La directive européenne n° 2006/123/CE du 12 décembre 2006, dite directive « services », impose la suppression des « interdictions totales visant les communications commerciales des professions réglementées » (article 24 de la directive services). Les règles professionnelles, que les communications commerciales des professions réglementées sont tenues de respecter, « doivent être non discriminatoires, justifiées par une raison supérieure d’intérêt général et proportionnées » (article 24 de la directive services.). Concernant les avocats, cette disposition a notamment été transposée par la loi n° 2014-344 du 17 mars 2014 relative à la consommation, dont l’article 13 autorise les avocats à faire de la publicité et de la sollicitation personnalisée. Cette communication commerciale doit procurer « une information sincère sur la nature des prestations de services proposées » et respecter « les principes essentiels de la profession » (article 15 du décret n° 2005-790 du 12 juillet 2005 relatif aux règles de déontologie de la profession d’avocat).

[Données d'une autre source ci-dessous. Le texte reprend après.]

File: src/rtl/seq_monitor.sv
// seq_monitor: receive-side checker for the sequencer's 7-bit one-hot phase
// vector. Re-encodes each sampled phase to a 3-bit index, checks the step
// against the hold / increment / reload-to-0 / reload-to-4 rules, locks onto
// a clean sequence, counts violations and latches a sticky fault when too
// many violations arrive back to back while locked.
module seq_monitor #(
  parameter int LOCK_LEN  = 4,
  parameter int FAULT_LIM = 3,
  parameter int ERR_W     = 8
) (
  input  logic             ck,
  input  logic             rs,
  input  logic             en,
  input  logic             clr,
  input  logic [6:0]       p,
  output logic [2:0]       idx,
  output logic             code_ok,
  output logic             locked,
  output logic             fault,
  output logic             err_pulse,
  output logic [ERR_W-1:0] err_cnt
);

  typedef enum logic [1:0] {
    IDLE   = 2'd0,
    ACQ    = 2'd1,
    LOCKED = 2'd2,
    FAULT  = 2'd3
  } state_t;

  localparam logic [3:0]       LOCK_LEN_C  = 4'(LOCK_LEN);
  localparam logic [3:0]       FAULT_LIM_C = 4'(FAULT_LIM);
  localparam logic [ERR_W-1:0] ERR_ONE     = {{(ERR_W-1){1'b0}}, 1'b1};

  state_t           state, state_n;
  logic [2:0]       prev, prev_n;
  logic [3:0]       run, run_n;
  logic [3:0]       miss, miss_n;
  logic             code_ok_n;
  logic             viol;
  logic [ERR_W-1:0] err_cnt_n;

  logic [2:0] enc_idx;
  logic       enc_valid;
  logic [2:0] ones;
  logic [2:0] prev_inc;
  logic       step_ok;

  // Encode p: one-hot bit k gives k, all-zero gives 7, multi-hot is invalid.
  always_comb begin
    enc_idx   = 3'd7;
    ones      = 3'd0;
    for (int k = 0; k < 7; k++) begin
      if (p[k]) begin
        ones    = ones + 3'd1;
        enc_idx = 3'(k);
      end
    end
    enc_valid = (ones <= 3'd1);
  end

  // A step is legal for hold, +1 modulo 8, reload to 0, or reload to 4 from 1.
  always_comb begin
    prev_inc = prev + 3'd1;
    step_ok  = (enc_idx == prev) || (enc_idx == prev_inc) ||
               (enc_idx == 3'd0) || ((enc_idx == 3'd4) && (prev == 3'd1));
  end

  // Next-state and next-output logic; nothing moves unless en samples outside FAULT.
  always_comb begin
    state_n   = state;
    prev_n    = prev;
    run_n     = run;
    miss_n    = miss;
    code_ok_n = code_ok;
    viol      = 1'b0;
    if (en && (state != FAULT)) begin
      code_ok_n = enc_valid;
      if (enc_valid) begin
        prev_n = enc_idx;
      end
      case (state)
        IDLE: begin
          if (enc_valid) begin
            run_n   = 4'd0;
            state_n = ACQ;
          end else begin
            viol = 1'b1;
          end
        end
        ACQ: begin
          if (enc_valid && step_ok) begin
            if (run + 4'd1 == LOCK_LEN_C) begin
              run_n   = 4'd0;
              state_n = LOCKED;
            end else begin
              run_n = run + 4'd1;
            end
          end else begin
            viol  = 1'b1;
            run_n = 4'd0;
          end
        end
        LOCKED: begin
          if (enc_valid && step_ok) begin
            miss_n = 4'd0;
          end else begin
            viol   = 1'b1;
            miss_n = miss + 4'd1;
            if (miss + 4'd1 == FAULT_LIM_C) begin
              state_n = FAULT;
            end
          end
        end
        default: begin
          state_n = state;
        end
      endcase
    end
    err_cnt_n = (viol && (err_cnt != {ERR_W{1'b1}})) ? err_cnt + ERR_ONE : err_cnt;
  end

  // State and output registers; rs and clr both return everything to IDLE.
  always_ff @(posedge ck) begin
    if (rs || clr) begin
      state     <= IDLE;
      prev      <= 3'd0;
      run       <= 4'd0;
      miss      <= 4'd0;
      code_ok   <= 1'b0;
      err_pulse <= 1'b0;
      err_cnt   <= '0;
    end else begin
      state     <= state_n;
      prev      <= prev_n;
      run       <= run_n;
      miss      <= miss_n;
      code_ok   <= code_ok_n;
      err_pulse <= viol;
      err_cnt   <= err_cnt_n;
    end
  end

  assign idx    = prev;
  assign locked = (state == LOCKED);
  assign fault  = (state == FAULT);

endmodule

File: config.mk
export PLATFORM = sky130hd
export DESIGN_NAME = seq_monitor
export DESIGN_NICKNAME = d
export VERILOG_FILES = /design/src/rtl/seq_monitor.sv
export SDC_FILE = /design/constraint.sdc
export NUM_CORES = 1
export LEC_CHECK = 0
export CAP_MARGIN = 20
export CORE_UTILIZATION = 55
export CTS_CLUSTER_SIZE = 10
export DETAILED_ROUTE_END_ITERATION = 10
export PLACE_DENSITY = 0.91
export SLEW_MARGIN = 10
export SYNTH_ARGS = -nofsm -noshare
export SYNTH_HDL_FRONTEND = slang
export SYNTH_SLANG_ARGS = --single-unit
File: constraint.sdc
create_clock -name ck -period 11.8 [get_ports ck]
set_clock_uncertainty 0.1 [all_clocks]
set_input_delay 2.36 -clock ck [delete_from_list [all_inputs] [get_ports ck]]
set_output_delay 2.36 -clock ck [all_outputs]
set_load 0.005 [all_outputs]
# After elaboration in Yosys (flattened, before gate mapping)
# Index checks and enable logic that the tools add are counted.
word_totals:
  regBits: 23
  inputBits: 11
classes:
  addsub: 10
  magnitude_cmp: 1
  n_eq_ne: 16
  muxes: 29
  reduce_logical: 17
ops:
  columns: ["op", "n"]
  rows:
  - ["3-bit two-way mux", 13]
  - ["3-bit by 1-bit adder with 3-bit output (second input constant)", 7]
  - ["4-bit two-way mux", 4]
  - ["2-bit two-way mux", 5]
  - ["2-bit != test (second input constant)", 5]
  - ["4-bit by 1-bit adder with 4-bit output (second input constant)", 2]
  - ["8-bit by 1-bit adder with 8-bit output (second input constant)", 1]
  - ["8-bit != test (second input constant)", 1]
  - ["4-bit case mux with 2 select lines", 1]
  - ["7-bit AND reduction", 1]
  - ["3-bit == test", 2]
  - ["2-bit case mux with 3 select lines", 1]
  - ["2-bit == test (second input constant)", 2]
  - ["4-bit by 2-bit == test with 1-bit output (second input constant)", 1]
  - ["4-bit by 3-bit == test with 1-bit output (second input constant)", 1]
  - ["1-bit logical AND", 4]
  - ["1-bit logical OR", 4]
  - ["1-bit two-way mux", 4]
  - ["2-bit AND reduction", 2]
  - ["3-bit by 1-bit == test with 1-bit output (second input constant)", 1]
  - ["3-bit == test (second input constant)", 1]
  - ["3-bit by 1-bit less-or-equal comparator with 1-bit output (second input constant)", 1]
  - ["3-bit logical NOT", 1]
  - ["3-bit AND reduction", 1]
  - ["7 further kinds", 7]

# Longest topological paths before layout
depth:
  ltp_word: 19
  depth_mapped: 21
  mapped_depth_nobuf: 19

# Least setup slack after synthesis
# OpenSTA, ideal clock, no wires.
synth_path:
  path_kind: "input-to-reg"
  start: "input p[0]"
  end: "register err_cnt[0]"
  t_arrival_ns: 6.128
  slack_ns: 5.513
  path_stages: 19
  cell_sequence: "inv_1 ha_1 buf_6 xor2_2 ha_1 and2_4 or4_4 nand3_1 o21ai_0 mux2i_1 ha_1 nand2_1 xnor2_1 xnor2_1 xnor2_1 o21ai_2 a211o_1 or4_1 nand2_1"
synth_via:
  elab_chain_cells: 19
  elab_cells_between_ends: 35
  cone_classes: "add/sub: 6; order compare: 1; eq/ne: 3; mux: 18; reduce/logical: 7"
synth_lines:
  columns: ["element", "line_no", "source"]
  rows:
  - ["start: declaration", "15", "input logic [6:0] p,"]
  - ["1-bit two-way mux", "54", "if (p[k]) begin"]
  - ["3-bit by 1-bit adder with 3-bit output", "55", "ones = ones + 3'd1;"]
  - ["3-bit two-way mux", "54", null]
  - ["3-bit by 1-bit adder with 3-bit output", "55", null]
  - ["3-bit two-way mux", "54", null]
  - ["3-bit by 1-bit adder with 3-bit output", "55", null]
  - ["3-bit two-way mux", "54", null]
  - ["3-bit by 1-bit adder with 3-bit output", "55", null]
  - ["[... 3 more ...]", null, null]
  - ["3-bit by 1-bit adder with 3-bit output", "55", null]
  - ["3-bit two-way mux", "54", null]
  - ["3-bit by 1-bit less-or-equal comparator with 1-bit output", "59", "enc_valid = (ones <= 3'd1);"]
  - ["1-bit logical AND", "92, 105", null]
  - ["1-bit two-way mux", "92, 105", null]
  - ["1-bit case mux with 2 select lines *", "82", "case (state)"]
  - ["1-bit two-way mux *", "77", "if (en && (state != FAULT)) begin"]
  - ["1-bit logical AND *", "120", "err_cnt_n = (viol && (err_cnt != {ERR_W{1'b1}})) ? err_cnt + ERR_ONE : err_cnt;"]
  - ["end signal: assignment", "140", "err_cnt <= err_cnt_n;"]
  - ["end: declaration", "21", "output logic [ERR_W-1:0] err_cnt"]
# Mark *: on every way between the ends. The rest lies on a longest branch, timed or not.
# A chain may end at the register's enable or synchronous reset.

# Worst setup path after layout
layout_path:
  start: "input p[0]"
  end: "register err_cnt[2]"
# Same word-level chain as after synthesis.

À cet égard, l’article 10 du RIN encadre les conditions dans lesquelles la communication des avocats respecte les principes essentiels de la profession. Le RIN distingue « la publicité personnelle » de « l’information professionnelle » (article 10.1). Cette dernière comprend les dénominations (c’est-à-dire, selon l’article 10.6.3 du RIN, le nom commercial, l’enseigne, la marque, la dénomination ou raison sociale ou de tout autre terme par lequel un avocat ou une structure d’exercice sont identifiés ou reconnus), les plaques professionnelles, les cartes de visites ainsi que tous les documents destinés à la correspondance. L’information professionnelle est soumise à des règles (articles 10.6.1 à 10.6.3) plus strictes que celles applicables en matière de publicité (articles 10.3 et 10.5). En particulier, l’affichage des domaines de compétence sur une plaque professionnelle est interdit au profit des seules spécialisations régulièrement obtenues et qui n’ont pas été invalidées. Les certificats de spécialisation sont délivrés par le CNB après la réussite à un entretien professionnel devant un jury. Le RIN ne fait pas mention des règles applicables aux vitrines. Deux avis de la Commission des règles et usages du CNB, qui a été notamment chargée par le CNB de répondre aux demandes d’avis « sur l’interprétation du RIN, mais également sur toutes les questions déontologiques liées à l’exercice de la profession (…), formulées exclusivement par les bâtonniers ou membres des conseils de l’ordre en exercice » (avis déontologique n° 2016/010) – assimilent une vitrine à une plaque professionnelle (avis déontologiques n° 2015/002 du 16 mars 2015 et n° 2016/010 du 5 février 2016) et y interdisent, par voie de conséquence, l’affichage des domaines de compétence.